Incubando la seconda piastra, crescono colonie nei punti esatti dove sulla prima piastra c'era una colonia di batteri selvatici (non mutati), mentre rimangono dei vuoti dove c'erano colonie di batteri mutanti.
Nella pratica, per effettuare lo stampo delle piastre, si utilizza un tessuto sterile, teso su un supporto grande come le piastre, che si poggia sopra la prima piastra in modo che i batteri vi si depositino sopra, e successivamente si poggia sul terreno sterile della seconda piastra, così che i batteri passino dal tessuto al terreno, rimanendo nelle stesse posizioni che avevano sulla prima piastra.
Con questa tecnica è anche possibile, con un po' di lavorazione in più, determinare qual è il gene affetto dalla mutazione: utilizzando come seconda piastra un terreno contenente tutte le sostanze nutritive eccetto una, si evidenzia la non-crescita dei mutanti la cui mutazione è avvenuta nel gene dedicato alla produzione di quella particolare sostanza. Questa procedura si può ripetere cambiando ogni volta la sostanza mancante dal terreno, così da individuare i diversi tipi di mutanti.
Test di Ames modifica
Col passare del tempo sono state inventate procedure più rapide del replica plating.
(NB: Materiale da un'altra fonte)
<file path="src/rtl/llc_snoop_responder_pkg.sv">
// Shared LLC configuration: address split, MESI/bus/snoop/L1 encodings and the
// per-snoop action bundle produced by the responder's decision stage.
package llc_snoop_responder_pkg;

   localparam int unsigned ADDR_W = 32;
   localparam int unsigned WAYS   = 16;
   localparam int unsigned WAY_W  = 4;
   localparam int unsigned TAG_W  = 12;
   localparam int unsigned IDX_W  = 14;
   localparam int unsigned OFF_W  = 6;
   localparam int unsigned LINE_W = ADDR_W - OFF_W;

   typedef enum logic [1:0] {
      MESI_M = 2'd0, MESI_E = 2'd1, MESI_S = 2'd2, MESI_I = 2'd3
   } mesi_e;

   typedef enum logic [1:0] {
      OP_READ = 2'd0, OP_WRITE = 2'd1, OP_INVALIDATE = 2'd2, OP_RWIM = 2'd3
   } bus_op_e;

   typedef enum logic [1:0] {
      RES_NOHIT = 2'd0, RES_HIT = 2'd1, RES_HITM = 2'd2
   } snoop_res_e;

   typedef enum logic [1:0] {
      MSG_GETLINE = 2'd0, MSG_SENDLINE = 2'd1, MSG_INVALIDATELINE = 2'd2, MSG_EVICTLINE = 2'd3
   } l1_msg_e;

   typedef struct packed {
      logic [1:0] res;
      logic       err;
      logic       getl;
      logic       inv;
      logic       upd;
      logic [1:0] new_mesi;
   } snp_act_t;

   function automatic logic [ADDR_W-1:0] line_addr(input logic [LINE_W-1:0] line);
      return {line, OFF_W'(0)};
   endfunction

endpackage

</file>
<file path="src/rtl/llc_snoop_responder_way_match.sv">
// Tag compare across all valid ways with lowest-way priority and multi-hit flag.
module llc_way_match
   import llc_snoop_responder_pkg::*;
(
   input  logic [TAG_W-1:0]      tag,
   input  logic [WAYS*TAG_W-1:0] arr_tag,
   input  logic [WAYS*2-1:0]     arr_mesi,
   output logic                  hit,
   output logic [3:0]            way,
   output logic [1:0]            mesi,
   output logic                  multi_hit
);

   always_comb begin
      hit       = 1'b0;
      way       = 4'd0;
      mesi      = MESI_I;
      multi_hit = 1'b0;
      for (int i = 0; i < WAYS; i++) begin
         if (arr_mesi[2*i +: 2] != MESI_I && arr_tag[TAG_W*i +: TAG_W] == tag) begin
            if (hit) begin
               multi_hit = 1'b1;
            end else begin
               hit  = 1'b1;
               way  = 4'(i);
               mesi = arr_mesi[2*i +: 2];
            end
         end
      end
   end

endmodule

</file>
<file path="src/rtl/llc_snoop_responder.sv">
// LLC bus-side snoop responder: look up a snooped line, report HIT/HITM/NOHIT,
// then issue L1 messages, write back a modified line and update MESI.
module llc_snoop_responder
   import llc_snoop_responder_pkg::*;
(
   input  logic                  clk,
   input  logic                  rst_n,
   input  logic                  snp_valid,
   output logic                  snp_ready,
   input  logic [1:0]            snp_op,
   input  logic [ADDR_W-1:0]     snp_addr,
   output logic                  arr_rd_en,
   output logic [IDX_W-1:0]      arr_idx,
   input  logic [WAYS*TAG_W-1:0] arr_tag,
   input  logic [WAYS*2-1:0]     arr_mesi,
   output logic                  arr_wr_en,
   output logic [3:0]            arr_wr_way,
   output logic [1:0]            arr_wr_mesi,
   output logic                  res_valid,
   output logic [1:0]            res,
   output logic                  l1_valid,
   input  logic                  l1_ready,
   output logic [1:0]            l1_msg,
   output logic [ADDR_W-1:0]     l1_addr,
   output logic                  wb_valid,
   input  logic                  wb_ready,
   output logic [ADDR_W-1:0]     wb_addr,
   output logic                  proto_err
);

   typedef enum logic [2:0] {
      ST_IDLE, ST_LOOKUP, ST_DECIDE, ST_RESP, ST_GETL, ST_WB, ST_INVL, ST_UPD
   } state_e;

   state_e            state;
   bus_op_e           op_q;
   logic [LINE_W-1:0] line_q;
   logic [WAY_W-1:0]  way_q;
   snp_act_t          act_q;
   snp_act_t          act;

   logic              m_hit;
   logic [3:0]        m_way;
   logic [1:0]        m_mesi;
   logic              m_multi;
   logic              unused_off;

   assign unused_off = ^snp_addr[OFF_W-1:0];

   llc_way_match u_match (
      .tag       (line_q[LINE_W-1 -: TAG_W]),
      .arr_tag   (arr_tag),
      .arr_mesi  (arr_mesi),
      .hit       (m_hit),
      .way       (m_way),
      .mesi      (m_mesi),
      .multi_hit (m_multi)
   );

   // Snoop action table: response, protocol error and follow-up work.
   always_comb begin
      act          = '0;
      act.res      = RES_NOHIT;
      act.err      = m_multi;
      act.new_mesi = MESI_I;
      if (m_hit) begin
         unique case (op_q)
            OP_READ: begin
               if (m_mesi == MESI_M) begin
                  act.res = RES_HITM; act.getl = 1'b1; act.upd = 1'b1; act.new_mesi = MESI_S;
               end else if (m_mesi == MESI_E) begin
                  act.res = RES_HIT; act.upd = 1'b1; act.new_mesi = MESI_S;
               end else begin
                  act.res = RES_HIT;
               end
            end
            OP_RWIM: begin
               act.res  = (m_mesi == MESI_M) ? 2'(RES_HITM) : 2'(RES_HIT);
               act.getl = (m_mesi == MESI_M);
               act.inv  = 1'b1;
               act.upd  = 1'b1;
            end
            OP_INVALIDATE: begin
               if (m_mesi == MESI_S) begin
                  act.res = RES_HIT; act.inv = 1'b1; act.upd = 1'b1;
               end else begin
                  act.err = 1'b1;
               end
            end
            OP_WRITE: act.err = 1'b1;
            default: act.err = 1'b1;
         endcase
      end
   end

   always_ff @(posedge clk or negedge rst_n) begin
      if (!rst_n) begin
         state       <= ST_IDLE;
         op_q        <= OP_READ;
         line_q      <= '0;
         way_q       <= '0;
         act_q       <= '0;
         snp_ready   <= 1'b0;
         arr_rd_en   <= 1'b0;
         arr_idx     <= '0;
         arr_wr_en   <= 1'b0;
         arr_wr_way  <= '0;
         arr_wr_mesi <= '0;
         res_valid   <= 1'b0;
         res         <= '0;
         l1_valid    <= 1'b0;
         l1_msg      <= '0;
         l1_addr     <= '0;
         wb_valid    <= 1'b0;
         wb_addr     <= '0;
         proto_err   <= 1'b0;
      end else begin
         arr_rd_en <= 1'b0;
         arr_wr_en <= 1'b0;
         res_valid <= 1'b0;
         proto_err <= 1'b0;
         unique case (state)
            ST_IDLE: begin
               if (snp_valid && snp_ready) begin
                  snp_ready <= 1'b0;
                  op_q      <= bus_op_e'(snp_op);
                  line_q    <= snp_addr[ADDR_W-1:OFF_W];
                  arr_idx   <= snp_addr[OFF_W +: IDX_W];
                  arr_rd_en <= 1'b1;
                  state     <= ST_LOOKUP;
               end else begin
                  snp_ready <= 1'b1;
               end
            end
            ST_LOOKUP: state <= ST_DECIDE;
            ST_DECIDE: begin
               res_valid <= 1'b1;
               res       <= act.res;
               proto_err <= act.err;
               act_q     <= act;
               way_q     <= m_way;
               state     <= ST_RESP;
            end
            ST_RESP: begin
               if (act_q.getl) begin
                  l1_valid <= 1'b1;
                  l1_msg   <= MSG_GETLINE;
                  l1_addr  <= line_addr(line_q);
                  state    <= ST_GETL;
               end else if (act_q.inv) begin
                  l1_valid <= 1'b1;
                  l1_msg   <= MSG_INVALIDATELINE;
                  l1_addr  <= line_addr(line_q);
                  state    <= ST_INVL;
               end else if (act_q.upd) begin
                  arr_wr_en   <= 1'b1;
                  arr_wr_way  <= way_q;
                  arr_wr_mesi <= act_q.new_mesi;
                  state       <= ST_UPD;
               end else begin
                  snp_ready <= 1'b1;
                  state     <= ST_IDLE;
               end
            end
            ST_GETL: begin
               if (l1_ready) begin
                  l1_valid <= 1'b0;
                  wb_valid <= 1'b1;
                  wb_addr  <= line_addr(line_q);
                  state    <= ST_WB;
               end
            end
            ST_WB: begin
               if (wb_ready) begin
                  wb_valid <= 1'b0;
                  if (act_q.inv) begin
                     l1_valid <= 1'b1;
                     l1_msg   <= MSG_INVALIDATELINE;
                     l1_addr  <= line_addr(line_q);
                     state    <= ST_INVL;
                  end else begin
                     arr_wr_en   <= 1'b1;
                     arr_wr_way  <= way_q;
                     arr_wr_mesi <= act_q.new_mesi;
                     state       <= ST_UPD;
                  end
               end
            end
            ST_INVL: begin
               if (l1_ready) begin
                  l1_valid    <= 1'b0;
                  arr_wr_en   <= 1'b1;
                  arr_wr_way  <= way_q;
                  arr_wr_mesi <= act_q.new_mesi;
                  state       <= ST_UPD;
               end
            end
            ST_UPD: begin
               snp_ready <= 1'b1;
               state     <= ST_IDLE;
            end
            default: state <= ST_IDLE;
         endcase
      end
   end

endmodule

</file>
<file path="config.mk">
export PLATFORM = sky130hd
export DESIGN_NAME = cp0_unit
export DESIGN_NICKNAME = d
export VERILOG_FILES = /design/src/rtl/cp0_unit_pkg.sv /design/src/rtl/cp0_unit.sv
export SDC_FILE = /design/constraint.sdc
export NUM_CORES = 1
export LEC_CHECK = 0
export CORE_ASPECT_RATIO = 1.25
export CORE_MARGIN = 3
export CORE_UTILIZATION = 35
export DETAILED_ROUTE_END_ITERATION = 8
export GPL_TIMING_DRIVEN = 1
export HOLD_SLACK_MARGIN = 0.15
export MAX_ROUTING_LAYER = met4
export PLACE_DENSITY = 0.73
export SLEW_MARGIN = 20
export SYNTH_ARGS = -nofsm -noshare
export SYNTH_HDL_FRONTEND = slang
export SYNTH_SLANG_ARGS = --single-unit
</file>
<file path="constraint.sdc">
create_clock -name clk -period 2.2 [get_ports clk]
set_input_delay 0.44 -clock clk [delete_from_list [all_inputs] [get_ports clk]]
set_output_delay 0.44 -clock clk [all_outputs]
set_load 0.01 [all_outputs]
</file>
<file path="src/rtl/cp0_unit_pkg.sv">
// Shared CP0 constants: register numbers, field positions, exception codes,
// and the handler entry address.
package cp0_unit_pkg;

  localparam int unsigned XLEN      = 32;
  localparam int unsigned REG_AW    = 5;
  localparam int unsigned HWINT_W   = 6;
  localparam int unsigned EXCCODE_W = 5;

  // CP0 register numbers
  localparam logic [REG_AW-1:0] CP0_SR    = 5'd12;
  localparam logic [REG_AW-1:0] CP0_CAUSE = 5'd13;
  localparam logic [REG_AW-1:0] CP0_EPC   = 5'd14;
  localparam logic [REG_AW-1:0] CP0_PRID  = 5'd15;

  // SR / Cause field positions
  localparam int unsigned SR_IE_BIT     = 0;
  localparam int unsigned SR_EXL_BIT    = 1;
  localparam int unsigned SR_IM_LSB     = 10;
  localparam int unsigned CAUSE_EXC_LSB = 2;
  localparam int unsigned CAUSE_IP_LSB  = 10;
  localparam int unsigned CAUSE_BD_BIT  = 31;

  // Exception codes
  localparam logic [EXCCODE_W-1:0] EXC_INT  = 5'd0;
  localparam logic [EXCCODE_W-1:0] EXC_ADEL = 5'd4;
  localparam logic [EXCCODE_W-1:0] EXC_ADES = 5'd5;
  localparam logic [EXCCODE_W-1:0] EXC_RI   = 5'd10;
  localparam logic [EXCCODE_W-1:0] EXC_OV   = 5'd12;

  localparam logic [XLEN-1:0] EXC_ENTRY_ADDR = 32'h0000_4180;
  localparam logic [XLEN-1:0] PRID_VALUE     = 32'h2022_1217;

endpackage

</file>
<file path="src/rtl/cp0_unit.sv">
// Coprocessor 0: SR/Cause/EPC/PRId, interrupt/exception request, mfc0/mtc0/eret.
// Ports:
//   clk, reset (async active-low)
//   valid_M, PC_M, isBD_M, isExc_M, excCode_M : M-stage instruction info
//   HWInt                                     : external interrupt lines
//   rd_addr / rd_data                         : mfc0 read (combinational)
//   wr_en, wr_addr, wr_data                   : mtc0 write
//   eret_M                                    : eret in M
//   Req                                       : flush + redirect this cycle (combinational)
//   handler_pc                                : exception entry address
//   EPC_out                                   : eret return address
module cp0_unit
  import cp0_unit_pkg::*;
#(
  parameter logic [31:0] PRID      = PRID_VALUE,
  parameter logic [31:0] EXC_ENTRY = EXC_ENTRY_ADDR
) (
  input  logic        clk,
  input  logic        reset,
  input  logic        valid_M,
  input  logic [31:0] PC_M,
  input  logic        isBD_M,
  input  logic        isExc_M,
  input  logic [4:0]  excCode_M,
  input  logic [5:0]  HWInt,
  input  logic [4:0]  rd_addr,
  input  logic [4:0]  wr_addr,
  input  logic        wr_en,
  input  logic [31:0] wr_data,
  input  logic        eret_M,
  output logic [31:0] rd_data,
  output logic        Req,
  output logic [31:0] handler_pc,
  output logic [31:0] EPC_out
);

  logic [HWINT_W-1:0]   sr_im_q,     sr_im_d;
  logic                 sr_exl_q,    sr_exl_d;
  logic                 sr_ie_q,     sr_ie_d;
  logic                 cause_bd_q,  cause_bd_d;
  logic [HWINT_W-1:0]   cause_ip_q,  cause_ip_d;
  logic [EXCCODE_W-1:0] cause_exc_q, cause_exc_d;
  logic [XLEN-1:0]      epc_q,       epc_d;

  logic int_req;
  logic exc_req;
  logic [XLEN-1:0] sr_val;
  logic [XLEN-1:0] cause_val;

  // Request: interrupt wins over exception; reset drops any pending request
  always_comb begin
    int_req = (|(HWInt & sr_im_q)) & sr_ie_q & ~sr_exl_q & valid_M;
    exc_req = isExc_M & ~sr_exl_q & valid_M;
    Req     = (int_req | exc_req) & reset;
  end

  // Next state: Req > eret > mtc0; Cause.IP samples HWInt every edge
  always_comb begin
    sr_im_d     = sr_im_q;
    sr_exl_d    = sr_exl_q;
    sr_ie_d     = sr_ie_q;
    cause_bd_d  = cause_bd_q;
    cause_ip_d  = HWInt;
    cause_exc_d = cause_exc_q;
    epc_d       = epc_q;
    if (Req) begin
      sr_exl_d    = 1'b1;
      cause_exc_d = int_req ? EXC_INT : excCode_M;
      cause_bd_d  = isBD_M;
      epc_d       = isBD_M ? (PC_M - 32'd4) : PC_M;
    end else if (eret_M) begin
      sr_exl_d = 1'b0;
    end else if (wr_en) begin
      if (wr_addr == CP0_SR) begin
        sr_im_d  = wr_data[SR_IM_LSB +: HWINT_W];
        sr_exl_d = wr_data[SR_EXL_BIT];
        sr_ie_d  = wr_data[SR_IE_BIT];
      end else if (wr_addr == CP0_EPC) begin
        epc_d = wr_data;
      end
    end
  end

  // State registers
  always_ff @(posedge clk or negedge reset) begin
    if (!reset) begin
      sr_im_q     <= '0;
      sr_exl_q    <= 1'b0;
      sr_ie_q     <= 1'b0;
      cause_bd_q  <= 1'b0;
      cause_ip_q  <= '0;
      cause_exc_q <= '0;
      epc_q       <= '0;
    end else begin
      sr_im_q     <= sr_im_d;
      sr_exl_q    <= sr_exl_d;
      sr_ie_q     <= sr_ie_d;
      cause_bd_q  <= cause_bd_d;
      cause_ip_q  <= cause_ip_d;
      cause_exc_q <= cause_exc_d;
      epc_q       <= epc_d;
    end
  end

  // Read mux (no forwarding of in-flight mtc0 data)
  always_comb begin
    sr_val    = {16'b0, sr_im_q, 8'b0, sr_exl_q, sr_ie_q};
    cause_val = {cause_bd_q, 15'b0, cause_ip_q, 3'b0, cause_exc_q, 2'b0};
    case (rd_addr)
      CP0_SR:    rd_data = sr_val;
      CP0_CAUSE: rd_data = cause_val;
      CP0_EPC:   rd_data = epc_q;
      CP0_PRID:  rd_data = PRID;
      default:   rd_data = '0;
    endcase
  end

  // EPC_out forwards an mtc0 EPC so a back-to-back eret sees the new value
  always_comb begin
    EPC_out    = (wr_en && (wr_addr == CP0_EPC)) ? wr_data : epc_q;
    handler_pc = EXC_ENTRY;
  end

endmodule

</file>
==> run metrics, run 1 <==
CTS tree built; Switching Share 0.3081; Switch Pwr 1.030 mW; Max clock buf depth 2; Seq/Total Area, Yosys 0.3365; DR pass1 iterations 4; drt via density slightly below 5; number of global-route vias before repair 3744; Sequential Power Share 0.388; status finished, violations left; TritonCTS Buffers 5; clk_lat worst skew 300 ps; Slew @ Worst Pin 663.7 ps; fin. max-slew vios 0; CTS clk-pin slew, worst paths ~70 ps; post-DR wirelength/cell approximately 17 um; Die Ht 123.5 um; reg2reg path depth 6; Worst slew margin 0.5576; Sinks on Clock Net 52; Row Count 42; Crit-path slowest cell and4bb_2; min Tclk post-route 2235 ps; Final nets 712; pin count of the biggest net entering global routing 53; FF-to-FF Start sr_im_q[1]; die width ~100 um; Critical Path AT ~1800 ps; number of synthesized flops with an enable pin 0; number of H-tree levels 2; worst setup path class input port to output port; Area Overhead vs Synth 62.34%; clk_skew 5.669 ps; cell area after synthesis ~3900 um2; Initial Utilization 0.3625; Leak 2.918 nW; final core utilization 0.5886; syn avg cell area 9.621 um2; hold path endpoint cause_ip_q[5]; setup slack after layout -34.97 ps; slowest stage delay, CP 330 ps; Cell Pwr Density 532.3 nW/um2; Routed WL 12.80 mm; maximum operating frequency 0.4474 GHz; Critical R2R Capture sr_im_q[3]; share of cells above drive strength 1 0.3048; CP required 1760 ps; gr usage total 0.2073; Final Setup Violations 19; Synth Warn # 0; final count of hold timing violations 0; Worst Setup SP wr_addr[0]; Async SR Flop Fraction 1.000; peak supply drop 0.2975 mV; area leader, netlist dfrtp_1; Setup crit start kind input port; M2 GR Usage 0.3744; Gate power share 0.376; GP Congestion 0.8314; met3 GRT Util 0.04289; DIE AREA 12360 um2; Final Cycle Share 1.016; worst-path cell chain buf_6 -> and4bb_2 -> nand3_4 -> buf_6 -> buf_4 -> buf_12 -> mux2_2 -> buf_6; top_reg_cell synth dfrtp_1; Iter 0 DRT Violations 107; most area-consuming cells after synthesis dfrtp_1, mux2i_1, mux2_2; WHS Path Cells 1; Port Buffers 156; internal power around 2.3 mW; GR peak layer met2; residual DRC count 0; commonest cells in the netlist mux2i_1, dfrtp_1, nor2_1, buf_4, mux2_2; Worst Hold Class input port to register; CTS root buf clkbuf_16; Tot Pwr 3.342 mW; Max Cap Violations 0; post-synth top area share 0.3365; clock share of power 0.236; Worst Hold Launch HWInt[5]; failing checks negative setup slack; gr ovfl total 0; Core Area 10670 um2; Vias 3731; antenna violations before repair 0; CP Capture Type output port; Reg2Reg Setup Slack 260 ps; RSZ-0062 raised after global routing true; Cell variety after synth 45; Post-DP HPWL 9.383 mm; most frequent cell after synthesis mux2i_1; first-pass GRT wire length 19.32 mm; ant diodes 0; met1 Use GR 0.2374; Mapped Cells between 400 and 500; Final ANT Viol Nets 0; CP most frequent cell buf_6; register bit total from synthesis 52; CP max FO 13; Ports 189
==> cell usage in the layout, fill, tap and decap left out, types with 4 or more instances in the layout <==
cell type / n
buf_4: 58
a22oi_1: 4
clkdlybuf4s50_1: 74
o21ai_0: 9
mux2_1: 7
clkbuf_2: 11
dlymetal6s2s_1: 5
buf_12: 9
clkbuf_16: 5
dfrtp_1: 52
nor2_1: 38
nor3_1: 13
and2_1: 13
buf_6: 38
mux2_4: 9
dlygate4sd2_1: 27
conb_1: 32
mux2i_1: 58
nand2_1: 16
a21oi_1: 18
nor4_1: 6
xnor2_1: 24
or3_1: 5
a22o_1: 5
mux2_2: 23
buf_2: 10
==> critical path: cells and delay by family <==
| family | cells | cell delay (ps) |
|---|---|---|
| simple gates | 2 | 450 |
| buf+inv | 5 | 620 |
| mux | 1 | 290 |
==> how the worst max path moves through the flow <==
stage                  endpoint  slack [ps]  cells after the start
floorplan           rd_data[18]         120                      5
finish              EPC_out[14]         -30                      8
CTS                 EPC_out[22]        -150                      9
global route        EPC_out[14]         -80                      8
detailed placement  EPC_out[24]        -550                      6
global placement    EPC_out[22]        -510                      6
==> cells by family (layout without fill, tap and decap cells) <==
logic type | Yosys count | in the layout | share of synthesized area
buffers and inverters | 57 | 245 | 0.08864
multiplexers | 97 | 97 | 0.2637
XOR/XNOR | 27 | 27 | 0.06115
AO/OA/AOI/OAI | 44 | 44 | 0.06956
adder cells (fa/ha/maj) | 1 | 1 | 0.003235
AND/OR/NAND/NOR | 122 | 122 | 0.1754
flip-flops | 52 | 52 | 0.3365
other | 2 | 32 | 0.001942
==> power groups by stage <==
stage	logic, mW	registers [mW]	clock network [mW]
6_report	1.26	1.30	0.787
5_1_grt	1.37	1.32	0.851
4_1_cts	1.18	1.29	0.807
3_5_place_dp	1.22	1.30	0
3_3_place_gp	1.19	1.30	0
2_1_floorplan	0.607	1.24	0
==> stage by stage <==
step / instances / setup TNS [ps] / hold WS (ps) / area (um2) / setup slack (ps)
finish: 752 / -445.2 / 299.5 / 6279 / -34.97
global route: 752 / -1206 / 310.3 / 6279 / -75.08
CTS: 749 / -372.1 / 382.2 / 6236 / -150.7
detailed placement: 723 / -37070 / 488.1 / 5887 / -550.3
global placement: 723 / -34470 / 482.3 / 5887 / -510.2
floorplan: 432 / 0 / 144.4 / 3980 / 116.5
Il test di Ames, ad esempio, si basa sul concetto di reversione della mutazione: in un ceppo di individui mutanti può capitare che avvenga una nuova mutazione che ristabilisca la situazione originaria, e questa mutazione all'indietro avviene con la stessa frequenza della mutazione in avanti (cioè quella che ha prodotto l'individuo mutante).
Grazie a questa possibilità, in un ceppo di mutanti auxotrofi possono nascere, spontaneamente o indotti da un mutageno, individui prototrofi, cioè in grado di sintetizzare da soli la sostanza che i mutanti non erano più in grado di sintetizzare.
Questi revertanti (così si chiamano i mutanti "tornati indietro") sono quindi in grado di crescere su terreno minimo: il test di Ames sfrutta questa loro capacità per determinare il potere mutageno delle sostanze.
Seguiamo il procedimento nel dettaglio.
Si parte da una coltura di batteri mutanti auxotrofi, incapaci di produrre una sostanza vitale (di solito si usano ceppi di Salmonella typhimurium his -, ovvero incapaci di produrre istidina).
I batteri di questa coltura vengono seminati in grandi quantità sulla superficie di una piastra contenente un terreno minimo (privo di istidina), e al centro della piastra viene posato un dischetto imbevuto del possibile mutageno.
Questa sostanza si diffonde sulla piastra nelle vicinanze del dischetto, e se ha realmente un effetto mutageno induce mutazioni all'indietro nei batteri vicini.
La piastra viene poi incubata: la maggior parte dei batteri, essendo rimasta mutante e incapace di produrre istidina, non cresce; crescono invece i revertanti, formando colonie che sono più fitte vicino al dischetto, se effettivamente la sostanza che conteneva ha sviluppato un effetto mutageno.
Questo test, rispetto al precedente test di replica plating, ha il vantaggio di essere molto più semplice e rapido: è sufficiente seminare e incubare una sola piastra, e il risultato è subito evidente, senza bisogno di confrontare piastre per cercare colonie mancanti.